| Task |
Set down exactly the first line of the entries and every line after it, through the line with "logic make-up (layout".

----- Information shown

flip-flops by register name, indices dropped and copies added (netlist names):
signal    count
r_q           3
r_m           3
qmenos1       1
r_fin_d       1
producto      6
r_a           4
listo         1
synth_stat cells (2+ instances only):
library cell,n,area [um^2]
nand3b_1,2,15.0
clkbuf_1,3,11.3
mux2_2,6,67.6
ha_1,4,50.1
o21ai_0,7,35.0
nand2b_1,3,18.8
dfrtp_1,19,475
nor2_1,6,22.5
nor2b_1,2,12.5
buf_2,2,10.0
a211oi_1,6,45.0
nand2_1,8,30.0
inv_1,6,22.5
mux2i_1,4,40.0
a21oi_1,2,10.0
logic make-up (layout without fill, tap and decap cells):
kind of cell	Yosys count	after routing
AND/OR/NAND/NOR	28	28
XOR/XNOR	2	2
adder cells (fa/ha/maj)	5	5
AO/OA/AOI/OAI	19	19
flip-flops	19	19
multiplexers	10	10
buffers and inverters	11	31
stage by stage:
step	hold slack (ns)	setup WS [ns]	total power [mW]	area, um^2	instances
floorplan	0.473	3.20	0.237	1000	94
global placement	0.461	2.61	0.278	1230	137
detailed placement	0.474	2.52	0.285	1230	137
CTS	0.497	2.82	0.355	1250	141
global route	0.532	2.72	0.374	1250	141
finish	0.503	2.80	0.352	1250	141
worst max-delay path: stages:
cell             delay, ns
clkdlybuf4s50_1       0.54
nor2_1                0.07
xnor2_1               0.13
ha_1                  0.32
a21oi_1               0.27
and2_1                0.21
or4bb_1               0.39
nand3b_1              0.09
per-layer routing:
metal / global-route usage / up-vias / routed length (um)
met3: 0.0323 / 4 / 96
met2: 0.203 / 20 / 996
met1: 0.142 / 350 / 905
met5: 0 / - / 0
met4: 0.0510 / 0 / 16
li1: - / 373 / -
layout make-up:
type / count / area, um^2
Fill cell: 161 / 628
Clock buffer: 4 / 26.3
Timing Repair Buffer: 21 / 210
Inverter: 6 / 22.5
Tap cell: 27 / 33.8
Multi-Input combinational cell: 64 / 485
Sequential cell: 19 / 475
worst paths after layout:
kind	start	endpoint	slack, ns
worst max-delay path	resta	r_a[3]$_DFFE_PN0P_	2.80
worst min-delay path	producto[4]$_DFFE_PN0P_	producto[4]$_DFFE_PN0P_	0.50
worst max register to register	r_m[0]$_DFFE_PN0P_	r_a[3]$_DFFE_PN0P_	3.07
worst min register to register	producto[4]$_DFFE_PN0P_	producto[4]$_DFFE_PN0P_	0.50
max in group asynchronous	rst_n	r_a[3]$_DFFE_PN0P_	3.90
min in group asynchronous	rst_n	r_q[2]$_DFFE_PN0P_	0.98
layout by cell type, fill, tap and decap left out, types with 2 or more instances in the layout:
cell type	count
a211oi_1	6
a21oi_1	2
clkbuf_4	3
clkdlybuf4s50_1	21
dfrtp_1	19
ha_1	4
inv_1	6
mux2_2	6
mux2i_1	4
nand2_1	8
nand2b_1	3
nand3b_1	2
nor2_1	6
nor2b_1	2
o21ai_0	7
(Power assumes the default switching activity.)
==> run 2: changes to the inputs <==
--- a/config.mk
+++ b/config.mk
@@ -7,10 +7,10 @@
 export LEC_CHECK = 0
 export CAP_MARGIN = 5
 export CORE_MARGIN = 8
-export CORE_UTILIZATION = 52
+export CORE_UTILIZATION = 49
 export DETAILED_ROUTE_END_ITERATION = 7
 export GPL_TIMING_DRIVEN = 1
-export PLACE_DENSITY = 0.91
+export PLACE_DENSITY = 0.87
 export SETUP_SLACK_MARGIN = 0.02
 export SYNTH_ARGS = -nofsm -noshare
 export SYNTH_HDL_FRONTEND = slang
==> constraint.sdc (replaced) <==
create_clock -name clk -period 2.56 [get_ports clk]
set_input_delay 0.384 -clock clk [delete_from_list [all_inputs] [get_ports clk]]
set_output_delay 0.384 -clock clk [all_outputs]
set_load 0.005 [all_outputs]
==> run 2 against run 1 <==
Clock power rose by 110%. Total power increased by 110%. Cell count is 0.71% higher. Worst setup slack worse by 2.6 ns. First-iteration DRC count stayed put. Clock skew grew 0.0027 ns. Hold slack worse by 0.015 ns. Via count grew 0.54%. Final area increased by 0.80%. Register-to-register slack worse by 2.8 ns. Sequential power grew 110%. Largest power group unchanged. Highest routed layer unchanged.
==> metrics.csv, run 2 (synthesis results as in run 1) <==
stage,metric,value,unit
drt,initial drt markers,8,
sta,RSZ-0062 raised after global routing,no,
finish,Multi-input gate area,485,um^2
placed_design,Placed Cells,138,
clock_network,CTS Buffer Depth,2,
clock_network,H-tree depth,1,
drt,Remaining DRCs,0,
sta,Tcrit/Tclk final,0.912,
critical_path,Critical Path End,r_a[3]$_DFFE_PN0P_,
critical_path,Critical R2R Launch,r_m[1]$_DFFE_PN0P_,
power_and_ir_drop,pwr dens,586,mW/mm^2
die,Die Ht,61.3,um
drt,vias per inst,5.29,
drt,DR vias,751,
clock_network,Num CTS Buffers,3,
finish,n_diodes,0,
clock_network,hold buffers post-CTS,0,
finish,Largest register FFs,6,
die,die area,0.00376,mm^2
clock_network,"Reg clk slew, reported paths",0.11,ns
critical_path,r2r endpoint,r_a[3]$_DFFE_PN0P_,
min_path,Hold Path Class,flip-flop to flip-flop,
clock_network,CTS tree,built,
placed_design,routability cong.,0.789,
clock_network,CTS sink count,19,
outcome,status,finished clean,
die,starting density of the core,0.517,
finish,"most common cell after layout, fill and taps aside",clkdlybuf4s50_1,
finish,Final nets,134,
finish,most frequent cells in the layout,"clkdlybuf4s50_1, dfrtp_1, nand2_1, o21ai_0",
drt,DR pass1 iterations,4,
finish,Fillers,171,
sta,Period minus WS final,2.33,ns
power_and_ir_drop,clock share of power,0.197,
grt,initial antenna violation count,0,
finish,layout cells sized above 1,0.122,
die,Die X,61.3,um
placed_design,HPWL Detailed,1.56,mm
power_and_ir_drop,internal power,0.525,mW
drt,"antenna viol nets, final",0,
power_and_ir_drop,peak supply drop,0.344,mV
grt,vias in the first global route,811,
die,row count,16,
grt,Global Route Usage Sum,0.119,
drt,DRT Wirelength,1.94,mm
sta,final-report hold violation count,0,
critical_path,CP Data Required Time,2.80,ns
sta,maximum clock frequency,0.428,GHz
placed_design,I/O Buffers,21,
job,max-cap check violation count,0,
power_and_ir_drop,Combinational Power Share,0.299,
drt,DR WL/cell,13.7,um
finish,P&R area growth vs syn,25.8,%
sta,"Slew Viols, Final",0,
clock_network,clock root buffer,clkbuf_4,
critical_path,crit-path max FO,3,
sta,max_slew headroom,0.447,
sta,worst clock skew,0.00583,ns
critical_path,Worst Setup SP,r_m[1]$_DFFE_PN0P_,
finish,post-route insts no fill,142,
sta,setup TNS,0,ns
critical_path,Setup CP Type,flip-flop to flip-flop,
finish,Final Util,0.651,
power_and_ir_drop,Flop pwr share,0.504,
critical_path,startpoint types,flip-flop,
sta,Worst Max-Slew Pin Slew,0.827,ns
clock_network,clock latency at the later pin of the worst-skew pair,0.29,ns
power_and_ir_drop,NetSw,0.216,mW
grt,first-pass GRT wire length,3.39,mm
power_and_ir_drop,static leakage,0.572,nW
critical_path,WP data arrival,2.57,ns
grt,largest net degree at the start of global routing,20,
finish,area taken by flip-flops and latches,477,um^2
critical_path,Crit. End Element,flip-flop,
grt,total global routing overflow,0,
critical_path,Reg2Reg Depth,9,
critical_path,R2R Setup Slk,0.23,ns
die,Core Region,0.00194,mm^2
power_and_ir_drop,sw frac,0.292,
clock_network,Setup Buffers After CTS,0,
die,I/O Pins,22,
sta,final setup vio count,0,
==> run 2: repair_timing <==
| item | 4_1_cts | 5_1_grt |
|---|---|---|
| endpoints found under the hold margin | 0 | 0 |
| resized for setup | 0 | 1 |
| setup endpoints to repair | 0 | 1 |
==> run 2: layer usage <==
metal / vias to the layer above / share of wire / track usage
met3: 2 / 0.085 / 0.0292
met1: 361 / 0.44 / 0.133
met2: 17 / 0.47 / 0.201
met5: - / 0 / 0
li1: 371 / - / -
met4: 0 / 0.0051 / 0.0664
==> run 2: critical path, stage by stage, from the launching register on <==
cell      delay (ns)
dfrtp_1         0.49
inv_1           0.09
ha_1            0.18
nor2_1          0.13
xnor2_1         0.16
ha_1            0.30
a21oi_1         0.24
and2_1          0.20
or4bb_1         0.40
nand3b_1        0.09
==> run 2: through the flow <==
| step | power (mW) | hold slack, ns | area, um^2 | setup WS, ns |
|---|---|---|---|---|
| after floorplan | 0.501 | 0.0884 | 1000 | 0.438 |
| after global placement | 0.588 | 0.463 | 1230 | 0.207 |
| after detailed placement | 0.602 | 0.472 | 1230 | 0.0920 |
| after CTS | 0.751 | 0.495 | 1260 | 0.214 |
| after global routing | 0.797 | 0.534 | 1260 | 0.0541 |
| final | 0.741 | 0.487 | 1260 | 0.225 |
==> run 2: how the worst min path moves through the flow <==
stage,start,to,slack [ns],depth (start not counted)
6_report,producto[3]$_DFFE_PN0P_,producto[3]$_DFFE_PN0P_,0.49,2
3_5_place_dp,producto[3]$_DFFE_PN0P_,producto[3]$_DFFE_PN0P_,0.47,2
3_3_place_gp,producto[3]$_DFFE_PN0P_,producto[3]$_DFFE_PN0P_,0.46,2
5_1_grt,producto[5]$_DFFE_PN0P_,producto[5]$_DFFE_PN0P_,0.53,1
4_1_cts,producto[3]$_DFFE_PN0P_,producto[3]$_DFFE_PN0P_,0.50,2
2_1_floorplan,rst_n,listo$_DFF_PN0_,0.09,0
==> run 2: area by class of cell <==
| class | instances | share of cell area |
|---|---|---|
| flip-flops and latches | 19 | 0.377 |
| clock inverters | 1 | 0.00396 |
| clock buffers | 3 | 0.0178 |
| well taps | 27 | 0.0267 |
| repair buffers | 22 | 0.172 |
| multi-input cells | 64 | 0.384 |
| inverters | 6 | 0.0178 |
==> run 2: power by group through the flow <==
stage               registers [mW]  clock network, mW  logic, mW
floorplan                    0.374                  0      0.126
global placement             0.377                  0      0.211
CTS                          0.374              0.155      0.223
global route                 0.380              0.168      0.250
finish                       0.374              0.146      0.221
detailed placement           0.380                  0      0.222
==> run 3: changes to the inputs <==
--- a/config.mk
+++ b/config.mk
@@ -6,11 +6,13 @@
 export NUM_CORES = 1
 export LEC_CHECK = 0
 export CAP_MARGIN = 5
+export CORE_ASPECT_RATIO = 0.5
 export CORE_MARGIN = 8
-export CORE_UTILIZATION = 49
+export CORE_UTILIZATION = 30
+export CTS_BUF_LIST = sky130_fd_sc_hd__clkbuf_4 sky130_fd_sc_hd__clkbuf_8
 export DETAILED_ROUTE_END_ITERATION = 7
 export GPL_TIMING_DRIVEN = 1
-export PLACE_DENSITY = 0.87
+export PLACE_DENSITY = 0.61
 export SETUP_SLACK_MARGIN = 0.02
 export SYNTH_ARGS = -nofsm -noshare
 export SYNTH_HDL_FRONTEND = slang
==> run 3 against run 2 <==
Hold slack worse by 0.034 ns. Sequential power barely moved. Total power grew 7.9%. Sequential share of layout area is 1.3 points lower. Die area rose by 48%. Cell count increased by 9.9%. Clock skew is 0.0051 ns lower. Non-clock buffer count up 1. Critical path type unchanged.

----------

| Exercise solution |
flip-flops by register name, indices dropped and copies added (netlist names):
signal    count
r_q           3
r_m           3
qmenos1       1
r_fin_d       1
producto      6
r_a           4
listo         1
synth_stat cells (2+ instances only):
library cell,n,area [um^2]
nand3b_1,2,15.0
clkbuf_1,3,11.3
mux2_2,6,67.6
ha_1,4,50.1
o21ai_0,7,35.0
nand2b_1,3,18.8
dfrtp_1,19,475
nor2_1,6,22.5
nor2b_1,2,12.5
buf_2,2,10.0
a211oi_1,6,45.0
nand2_1,8,30.0
inv_1,6,22.5
mux2i_1,4,40.0
a21oi_1,2,10.0
logic make-up (layout without fill, tap and decap cells):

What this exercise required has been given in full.